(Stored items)

+ + +

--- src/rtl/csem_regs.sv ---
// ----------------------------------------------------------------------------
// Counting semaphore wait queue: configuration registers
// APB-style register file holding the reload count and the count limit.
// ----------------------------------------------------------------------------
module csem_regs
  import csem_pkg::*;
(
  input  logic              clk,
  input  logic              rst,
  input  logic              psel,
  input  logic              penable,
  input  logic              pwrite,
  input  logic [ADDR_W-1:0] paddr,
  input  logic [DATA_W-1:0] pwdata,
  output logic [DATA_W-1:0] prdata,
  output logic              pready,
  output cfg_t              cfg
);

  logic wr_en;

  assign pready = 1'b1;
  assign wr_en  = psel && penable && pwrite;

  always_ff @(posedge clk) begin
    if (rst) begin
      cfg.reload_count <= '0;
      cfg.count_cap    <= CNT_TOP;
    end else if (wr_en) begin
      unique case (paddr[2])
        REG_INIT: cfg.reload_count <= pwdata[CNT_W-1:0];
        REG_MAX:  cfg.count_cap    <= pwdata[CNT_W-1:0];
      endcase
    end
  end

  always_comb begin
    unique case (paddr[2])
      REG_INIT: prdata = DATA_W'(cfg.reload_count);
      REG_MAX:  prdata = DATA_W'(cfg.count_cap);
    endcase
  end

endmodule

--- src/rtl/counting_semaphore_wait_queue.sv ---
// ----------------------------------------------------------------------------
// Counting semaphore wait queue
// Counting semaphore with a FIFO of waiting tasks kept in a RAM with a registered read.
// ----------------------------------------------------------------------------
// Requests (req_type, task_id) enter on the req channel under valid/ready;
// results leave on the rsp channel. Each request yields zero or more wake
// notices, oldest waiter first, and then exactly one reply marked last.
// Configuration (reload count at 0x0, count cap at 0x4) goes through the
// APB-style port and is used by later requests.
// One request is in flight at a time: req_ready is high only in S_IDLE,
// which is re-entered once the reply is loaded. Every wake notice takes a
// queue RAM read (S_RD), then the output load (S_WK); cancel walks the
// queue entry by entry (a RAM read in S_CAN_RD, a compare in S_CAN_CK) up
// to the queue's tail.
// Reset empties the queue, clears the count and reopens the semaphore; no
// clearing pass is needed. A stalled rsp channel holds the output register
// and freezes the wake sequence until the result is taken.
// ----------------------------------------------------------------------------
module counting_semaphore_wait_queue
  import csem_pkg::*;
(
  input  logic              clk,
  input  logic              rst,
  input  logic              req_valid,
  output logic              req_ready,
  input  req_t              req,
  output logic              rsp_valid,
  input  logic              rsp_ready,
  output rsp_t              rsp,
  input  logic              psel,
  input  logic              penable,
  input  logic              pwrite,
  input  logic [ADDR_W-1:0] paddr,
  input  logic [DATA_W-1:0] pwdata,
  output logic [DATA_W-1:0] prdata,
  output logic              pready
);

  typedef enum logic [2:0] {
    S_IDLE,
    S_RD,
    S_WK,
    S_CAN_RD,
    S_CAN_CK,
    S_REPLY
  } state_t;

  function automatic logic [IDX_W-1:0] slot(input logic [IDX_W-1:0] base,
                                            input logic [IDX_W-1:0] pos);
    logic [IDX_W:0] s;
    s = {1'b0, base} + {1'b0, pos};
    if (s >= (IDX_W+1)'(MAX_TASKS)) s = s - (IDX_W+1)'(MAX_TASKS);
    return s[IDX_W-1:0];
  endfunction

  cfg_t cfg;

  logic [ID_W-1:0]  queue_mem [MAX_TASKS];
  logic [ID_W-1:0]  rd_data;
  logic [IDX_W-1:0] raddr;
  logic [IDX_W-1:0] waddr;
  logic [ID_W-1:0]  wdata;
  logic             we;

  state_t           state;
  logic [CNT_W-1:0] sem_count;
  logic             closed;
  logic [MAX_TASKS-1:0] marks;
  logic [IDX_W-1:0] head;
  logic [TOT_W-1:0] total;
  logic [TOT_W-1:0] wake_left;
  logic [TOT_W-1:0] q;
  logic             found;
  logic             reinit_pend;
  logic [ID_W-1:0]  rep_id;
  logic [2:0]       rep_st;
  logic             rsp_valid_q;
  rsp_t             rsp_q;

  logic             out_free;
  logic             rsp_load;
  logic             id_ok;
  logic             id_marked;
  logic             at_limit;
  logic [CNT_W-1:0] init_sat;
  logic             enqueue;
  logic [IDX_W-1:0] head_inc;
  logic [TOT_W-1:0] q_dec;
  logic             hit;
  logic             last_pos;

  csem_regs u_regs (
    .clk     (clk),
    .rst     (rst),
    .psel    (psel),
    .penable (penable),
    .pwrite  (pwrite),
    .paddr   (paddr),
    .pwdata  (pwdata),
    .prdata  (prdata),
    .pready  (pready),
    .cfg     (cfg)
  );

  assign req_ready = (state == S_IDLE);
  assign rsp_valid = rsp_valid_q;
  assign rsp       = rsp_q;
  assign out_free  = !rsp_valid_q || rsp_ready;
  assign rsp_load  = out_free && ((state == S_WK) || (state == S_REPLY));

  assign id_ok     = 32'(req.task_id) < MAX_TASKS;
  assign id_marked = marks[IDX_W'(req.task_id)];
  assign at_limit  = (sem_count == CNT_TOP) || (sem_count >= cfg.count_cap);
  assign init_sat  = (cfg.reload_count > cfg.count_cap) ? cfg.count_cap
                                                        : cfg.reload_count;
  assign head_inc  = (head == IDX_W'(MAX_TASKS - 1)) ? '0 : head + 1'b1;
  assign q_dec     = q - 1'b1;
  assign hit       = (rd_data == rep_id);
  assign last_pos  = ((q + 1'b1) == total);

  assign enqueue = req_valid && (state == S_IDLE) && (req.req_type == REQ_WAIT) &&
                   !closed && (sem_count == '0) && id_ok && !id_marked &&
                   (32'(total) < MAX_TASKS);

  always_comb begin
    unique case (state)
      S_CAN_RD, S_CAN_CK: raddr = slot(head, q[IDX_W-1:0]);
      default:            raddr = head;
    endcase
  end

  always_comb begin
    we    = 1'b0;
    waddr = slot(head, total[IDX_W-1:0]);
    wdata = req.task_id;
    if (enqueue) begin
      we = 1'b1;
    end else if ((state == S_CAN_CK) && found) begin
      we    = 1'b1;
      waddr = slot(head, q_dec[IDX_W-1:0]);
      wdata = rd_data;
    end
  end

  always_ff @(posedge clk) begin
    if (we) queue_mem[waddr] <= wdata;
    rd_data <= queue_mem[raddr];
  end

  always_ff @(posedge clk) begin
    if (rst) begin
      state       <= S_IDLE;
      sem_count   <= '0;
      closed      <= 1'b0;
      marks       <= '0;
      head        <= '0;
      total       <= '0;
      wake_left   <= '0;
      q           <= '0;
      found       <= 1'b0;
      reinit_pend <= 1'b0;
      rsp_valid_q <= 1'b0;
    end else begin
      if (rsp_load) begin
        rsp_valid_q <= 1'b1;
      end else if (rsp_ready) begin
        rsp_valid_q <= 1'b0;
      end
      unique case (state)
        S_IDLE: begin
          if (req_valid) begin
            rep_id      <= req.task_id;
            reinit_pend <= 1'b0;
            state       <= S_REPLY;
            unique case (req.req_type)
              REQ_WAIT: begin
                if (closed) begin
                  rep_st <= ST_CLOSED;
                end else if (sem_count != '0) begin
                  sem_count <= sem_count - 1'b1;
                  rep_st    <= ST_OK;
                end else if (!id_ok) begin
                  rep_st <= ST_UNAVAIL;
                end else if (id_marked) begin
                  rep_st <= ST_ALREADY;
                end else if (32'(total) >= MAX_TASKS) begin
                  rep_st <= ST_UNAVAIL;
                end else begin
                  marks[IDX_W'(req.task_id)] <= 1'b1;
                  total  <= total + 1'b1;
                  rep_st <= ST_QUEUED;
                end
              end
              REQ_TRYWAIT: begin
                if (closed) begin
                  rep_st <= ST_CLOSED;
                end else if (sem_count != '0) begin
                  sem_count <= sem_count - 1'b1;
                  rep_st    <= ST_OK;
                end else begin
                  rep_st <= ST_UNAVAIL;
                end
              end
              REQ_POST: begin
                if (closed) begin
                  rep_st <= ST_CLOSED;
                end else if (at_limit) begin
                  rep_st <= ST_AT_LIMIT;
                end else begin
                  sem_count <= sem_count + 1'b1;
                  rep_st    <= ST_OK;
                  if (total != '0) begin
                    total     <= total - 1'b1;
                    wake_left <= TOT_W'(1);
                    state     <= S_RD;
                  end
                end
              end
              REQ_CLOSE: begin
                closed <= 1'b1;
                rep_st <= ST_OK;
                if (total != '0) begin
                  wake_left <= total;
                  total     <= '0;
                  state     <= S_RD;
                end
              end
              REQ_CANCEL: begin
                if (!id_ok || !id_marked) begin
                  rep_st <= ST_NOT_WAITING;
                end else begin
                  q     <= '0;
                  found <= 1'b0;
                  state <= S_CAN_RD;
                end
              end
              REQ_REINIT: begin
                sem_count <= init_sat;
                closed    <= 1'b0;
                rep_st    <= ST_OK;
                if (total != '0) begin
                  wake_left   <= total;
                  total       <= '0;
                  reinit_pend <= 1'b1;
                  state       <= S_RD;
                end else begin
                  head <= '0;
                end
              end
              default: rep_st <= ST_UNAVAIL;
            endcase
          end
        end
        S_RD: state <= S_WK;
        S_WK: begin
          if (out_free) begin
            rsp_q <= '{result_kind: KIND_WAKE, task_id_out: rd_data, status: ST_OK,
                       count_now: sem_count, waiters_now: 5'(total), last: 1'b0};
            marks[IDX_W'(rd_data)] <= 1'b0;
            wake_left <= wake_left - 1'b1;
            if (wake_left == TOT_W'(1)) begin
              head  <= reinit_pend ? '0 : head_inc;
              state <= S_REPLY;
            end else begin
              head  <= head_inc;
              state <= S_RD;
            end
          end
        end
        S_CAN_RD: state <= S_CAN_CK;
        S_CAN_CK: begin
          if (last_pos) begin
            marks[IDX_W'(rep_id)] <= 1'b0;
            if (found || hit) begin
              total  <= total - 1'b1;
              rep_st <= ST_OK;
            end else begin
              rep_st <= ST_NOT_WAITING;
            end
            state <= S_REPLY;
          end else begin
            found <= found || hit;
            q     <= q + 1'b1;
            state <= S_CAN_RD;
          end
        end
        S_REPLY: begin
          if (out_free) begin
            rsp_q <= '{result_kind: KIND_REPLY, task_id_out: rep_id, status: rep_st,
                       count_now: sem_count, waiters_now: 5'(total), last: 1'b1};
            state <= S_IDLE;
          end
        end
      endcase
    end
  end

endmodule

+ + +

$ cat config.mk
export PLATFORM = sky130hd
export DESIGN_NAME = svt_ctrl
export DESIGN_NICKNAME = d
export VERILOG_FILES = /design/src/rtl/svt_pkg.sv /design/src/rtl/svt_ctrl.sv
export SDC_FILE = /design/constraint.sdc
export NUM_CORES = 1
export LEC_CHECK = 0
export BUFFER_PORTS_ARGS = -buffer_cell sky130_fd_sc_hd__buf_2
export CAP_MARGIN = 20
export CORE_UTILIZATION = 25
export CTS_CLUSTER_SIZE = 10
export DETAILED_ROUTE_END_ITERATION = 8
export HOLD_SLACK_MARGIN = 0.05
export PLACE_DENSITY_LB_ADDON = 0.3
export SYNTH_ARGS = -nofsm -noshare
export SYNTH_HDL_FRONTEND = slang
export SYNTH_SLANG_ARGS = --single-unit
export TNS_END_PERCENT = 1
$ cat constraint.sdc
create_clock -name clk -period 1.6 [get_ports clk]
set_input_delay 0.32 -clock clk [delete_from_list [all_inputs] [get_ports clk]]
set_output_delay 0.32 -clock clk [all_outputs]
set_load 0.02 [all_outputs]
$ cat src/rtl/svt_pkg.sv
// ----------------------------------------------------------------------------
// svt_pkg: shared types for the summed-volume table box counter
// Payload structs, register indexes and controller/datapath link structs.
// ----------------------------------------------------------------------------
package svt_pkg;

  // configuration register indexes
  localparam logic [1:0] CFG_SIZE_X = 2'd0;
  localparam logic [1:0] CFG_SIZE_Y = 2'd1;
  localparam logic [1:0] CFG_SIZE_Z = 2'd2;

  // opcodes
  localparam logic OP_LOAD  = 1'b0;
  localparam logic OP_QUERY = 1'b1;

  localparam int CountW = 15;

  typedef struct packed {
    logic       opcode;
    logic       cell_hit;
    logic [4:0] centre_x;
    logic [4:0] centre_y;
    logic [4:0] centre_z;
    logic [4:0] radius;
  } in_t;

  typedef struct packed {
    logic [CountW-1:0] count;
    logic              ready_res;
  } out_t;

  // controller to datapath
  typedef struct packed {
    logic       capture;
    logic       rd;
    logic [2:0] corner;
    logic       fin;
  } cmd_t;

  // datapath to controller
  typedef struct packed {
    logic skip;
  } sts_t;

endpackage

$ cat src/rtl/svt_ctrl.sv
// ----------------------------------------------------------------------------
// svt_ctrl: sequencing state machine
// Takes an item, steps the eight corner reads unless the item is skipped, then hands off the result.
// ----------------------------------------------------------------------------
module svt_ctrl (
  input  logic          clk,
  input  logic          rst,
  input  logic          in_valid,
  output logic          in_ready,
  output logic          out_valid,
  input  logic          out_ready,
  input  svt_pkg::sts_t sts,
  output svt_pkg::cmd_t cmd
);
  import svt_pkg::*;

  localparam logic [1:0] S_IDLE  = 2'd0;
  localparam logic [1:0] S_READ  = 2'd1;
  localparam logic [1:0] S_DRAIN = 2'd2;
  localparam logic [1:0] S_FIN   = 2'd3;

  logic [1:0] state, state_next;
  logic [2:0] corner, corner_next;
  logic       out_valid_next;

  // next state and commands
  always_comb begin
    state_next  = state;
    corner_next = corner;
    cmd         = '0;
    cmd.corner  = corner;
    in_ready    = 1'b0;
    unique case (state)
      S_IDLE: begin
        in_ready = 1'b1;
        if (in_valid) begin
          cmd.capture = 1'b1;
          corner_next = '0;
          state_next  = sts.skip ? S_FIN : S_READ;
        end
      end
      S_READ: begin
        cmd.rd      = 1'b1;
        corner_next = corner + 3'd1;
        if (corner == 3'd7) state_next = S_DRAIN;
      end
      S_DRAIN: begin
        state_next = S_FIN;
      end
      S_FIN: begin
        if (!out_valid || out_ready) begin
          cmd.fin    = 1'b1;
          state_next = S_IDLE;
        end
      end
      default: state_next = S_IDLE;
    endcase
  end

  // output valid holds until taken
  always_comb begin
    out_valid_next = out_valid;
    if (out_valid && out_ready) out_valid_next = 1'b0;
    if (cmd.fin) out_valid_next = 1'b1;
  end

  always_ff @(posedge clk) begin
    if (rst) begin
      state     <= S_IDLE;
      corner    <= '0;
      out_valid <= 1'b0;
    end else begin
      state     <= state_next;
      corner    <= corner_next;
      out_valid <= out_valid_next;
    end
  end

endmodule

+ + +

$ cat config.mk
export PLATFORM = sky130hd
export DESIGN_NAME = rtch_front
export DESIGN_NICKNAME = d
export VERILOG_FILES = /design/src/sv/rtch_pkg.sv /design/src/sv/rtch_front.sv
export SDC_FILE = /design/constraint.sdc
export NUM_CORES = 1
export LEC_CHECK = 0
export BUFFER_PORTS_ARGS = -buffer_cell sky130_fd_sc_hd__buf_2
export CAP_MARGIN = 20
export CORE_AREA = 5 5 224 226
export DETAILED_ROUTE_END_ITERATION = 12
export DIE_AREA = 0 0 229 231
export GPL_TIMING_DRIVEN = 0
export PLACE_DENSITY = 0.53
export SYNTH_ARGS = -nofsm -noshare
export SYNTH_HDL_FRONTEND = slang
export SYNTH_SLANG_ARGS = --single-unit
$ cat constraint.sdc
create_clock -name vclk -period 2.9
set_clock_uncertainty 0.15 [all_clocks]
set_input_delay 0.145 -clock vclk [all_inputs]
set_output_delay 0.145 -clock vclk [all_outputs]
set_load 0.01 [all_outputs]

+ + +

Task statement. Each line with the word "then" in the records above belongs in the result; copy all of them.

Exercise solution.
// notices, oldest waiter first, and then exactly one reply marked last.
// queue RAM read (S_RD), then the output load (S_WK); cancel walks the
// Takes an item, steps the eight corner reads unless the item is skipped, then hands off the result.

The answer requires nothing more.